» Your instructions:
Look through the data below and extract, unchanged, the lines from the one that contains "parameter logic [7:0]" to the one that contains "else if (int'(i) < SYNC_LEN + NDATA) s", both included.

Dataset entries

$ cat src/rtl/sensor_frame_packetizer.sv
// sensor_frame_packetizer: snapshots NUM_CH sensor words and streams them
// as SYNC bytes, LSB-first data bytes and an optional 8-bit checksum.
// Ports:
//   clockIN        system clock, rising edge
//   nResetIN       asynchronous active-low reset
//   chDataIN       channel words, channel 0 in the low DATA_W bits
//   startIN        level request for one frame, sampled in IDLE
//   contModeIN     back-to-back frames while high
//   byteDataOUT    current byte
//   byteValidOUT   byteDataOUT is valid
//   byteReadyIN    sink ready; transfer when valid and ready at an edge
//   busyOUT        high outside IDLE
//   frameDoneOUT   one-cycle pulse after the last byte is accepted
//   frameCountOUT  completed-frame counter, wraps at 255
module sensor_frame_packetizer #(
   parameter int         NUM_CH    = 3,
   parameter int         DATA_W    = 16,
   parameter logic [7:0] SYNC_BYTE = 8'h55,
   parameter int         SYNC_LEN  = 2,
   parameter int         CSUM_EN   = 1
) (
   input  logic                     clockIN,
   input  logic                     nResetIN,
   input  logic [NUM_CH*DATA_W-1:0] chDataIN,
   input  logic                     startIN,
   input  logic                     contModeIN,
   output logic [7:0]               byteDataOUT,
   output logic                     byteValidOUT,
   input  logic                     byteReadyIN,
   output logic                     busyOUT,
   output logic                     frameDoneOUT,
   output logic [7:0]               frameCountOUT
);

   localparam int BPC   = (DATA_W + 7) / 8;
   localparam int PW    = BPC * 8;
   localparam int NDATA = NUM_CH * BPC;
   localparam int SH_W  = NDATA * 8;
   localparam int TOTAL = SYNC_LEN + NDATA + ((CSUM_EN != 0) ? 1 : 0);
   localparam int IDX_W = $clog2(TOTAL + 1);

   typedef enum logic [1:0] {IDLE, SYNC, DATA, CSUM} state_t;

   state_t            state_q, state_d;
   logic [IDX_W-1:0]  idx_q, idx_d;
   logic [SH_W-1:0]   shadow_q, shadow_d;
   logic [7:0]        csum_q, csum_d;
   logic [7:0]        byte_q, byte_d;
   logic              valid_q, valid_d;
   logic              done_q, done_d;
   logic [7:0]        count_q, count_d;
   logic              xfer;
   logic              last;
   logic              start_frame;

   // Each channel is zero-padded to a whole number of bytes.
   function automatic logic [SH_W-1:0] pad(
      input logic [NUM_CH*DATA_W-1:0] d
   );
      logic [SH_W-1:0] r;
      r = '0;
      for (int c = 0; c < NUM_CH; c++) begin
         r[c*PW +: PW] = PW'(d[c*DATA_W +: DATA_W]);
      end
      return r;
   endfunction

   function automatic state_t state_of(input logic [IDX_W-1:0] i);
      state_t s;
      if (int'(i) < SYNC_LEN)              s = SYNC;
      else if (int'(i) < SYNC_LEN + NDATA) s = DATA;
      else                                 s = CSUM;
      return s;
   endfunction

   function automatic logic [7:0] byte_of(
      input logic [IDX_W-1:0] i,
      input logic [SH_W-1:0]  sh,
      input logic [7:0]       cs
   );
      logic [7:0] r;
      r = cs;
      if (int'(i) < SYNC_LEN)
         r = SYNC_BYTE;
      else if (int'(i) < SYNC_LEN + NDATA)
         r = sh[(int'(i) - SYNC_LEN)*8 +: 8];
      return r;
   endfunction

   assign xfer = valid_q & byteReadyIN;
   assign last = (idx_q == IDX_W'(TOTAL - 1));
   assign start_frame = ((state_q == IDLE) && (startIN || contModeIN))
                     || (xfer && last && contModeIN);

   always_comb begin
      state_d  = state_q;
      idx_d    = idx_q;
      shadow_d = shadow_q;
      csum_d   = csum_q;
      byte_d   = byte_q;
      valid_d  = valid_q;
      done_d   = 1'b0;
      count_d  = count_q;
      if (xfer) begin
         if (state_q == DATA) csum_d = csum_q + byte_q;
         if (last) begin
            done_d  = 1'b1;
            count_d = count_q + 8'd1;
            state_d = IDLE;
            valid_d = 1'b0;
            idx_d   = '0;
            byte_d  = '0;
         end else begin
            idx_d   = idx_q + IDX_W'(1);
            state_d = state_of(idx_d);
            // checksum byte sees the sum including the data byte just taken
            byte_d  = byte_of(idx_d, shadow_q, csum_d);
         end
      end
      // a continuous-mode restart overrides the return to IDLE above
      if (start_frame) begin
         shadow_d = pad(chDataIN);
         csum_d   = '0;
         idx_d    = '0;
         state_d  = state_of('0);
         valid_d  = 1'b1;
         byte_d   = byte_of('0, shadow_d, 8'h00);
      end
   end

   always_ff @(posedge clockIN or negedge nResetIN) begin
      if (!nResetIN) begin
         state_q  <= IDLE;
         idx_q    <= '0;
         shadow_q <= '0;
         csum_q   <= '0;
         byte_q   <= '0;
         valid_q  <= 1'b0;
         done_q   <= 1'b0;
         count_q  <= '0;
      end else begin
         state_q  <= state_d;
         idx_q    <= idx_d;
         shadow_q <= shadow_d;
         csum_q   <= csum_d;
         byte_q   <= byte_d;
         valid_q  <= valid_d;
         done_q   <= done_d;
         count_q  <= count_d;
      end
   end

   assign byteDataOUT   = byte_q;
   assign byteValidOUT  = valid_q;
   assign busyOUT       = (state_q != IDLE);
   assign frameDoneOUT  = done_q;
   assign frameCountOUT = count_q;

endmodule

» Task answer:
   parameter logic [7:0] SYNC_BYTE = 8'h55,
   parameter int         SYNC_LEN  = 2,
   parameter int         CSUM_EN   = 1
) (
   input  logic                     clockIN,
   input  logic                     nResetIN,
   input  logic [NUM_CH*DATA_W-1:0] chDataIN,
   input  logic                     startIN,
   input  logic                     contModeIN,
   output logic [7:0]               byteDataOUT,
   output logic                     byteValidOUT,
   input  logic                     byteReadyIN,
   output logic                     busyOUT,
   output logic                     frameDoneOUT,
   output logic [7:0]               frameCountOUT
);

   localparam int BPC   = (DATA_W + 7) / 8;
   localparam int PW    = BPC * 8;
   localparam int NDATA = NUM_CH * BPC;
   localparam int SH_W  = NDATA * 8;
   localparam int TOTAL = SYNC_LEN + NDATA + ((CSUM_EN != 0) ? 1 : 0);
   localparam int IDX_W = $clog2(TOTAL + 1);

   typedef enum logic [1:0] {IDLE, SYNC, DATA, CSUM} state_t;

   state_t            state_q, state_d;
   logic [IDX_W-1:0]  idx_q, idx_d;
   logic [SH_W-1:0]   shadow_q, shadow_d;
   logic [7:0]        csum_q, csum_d;
   logic [7:0]        byte_q, byte_d;
   logic              valid_q, valid_d;
   logic              done_q, done_d;
   logic [7:0]        count_q, count_d;
   logic              xfer;
   logic              last;
   logic              start_frame;

   // Each channel is zero-padded to a whole number of bytes.
   function automatic logic [SH_W-1:0] pad(
      input logic [NUM_CH*DATA_W-1:0] d
   );
      logic [SH_W-1:0] r;
      r = '0;
      for (int c = 0; c < NUM_CH; c++) begin
         r[c*PW +: PW] = PW'(d[c*DATA_W +: DATA_W]);
      end
      return r;
   endfunction

   function automatic state_t state_of(input logic [IDX_W-1:0] i);
      state_t s;
      if (int'(i) < SYNC_LEN)              s = SYNC;
      else if (int'(i) < SYNC_LEN + NDATA) s = DATA;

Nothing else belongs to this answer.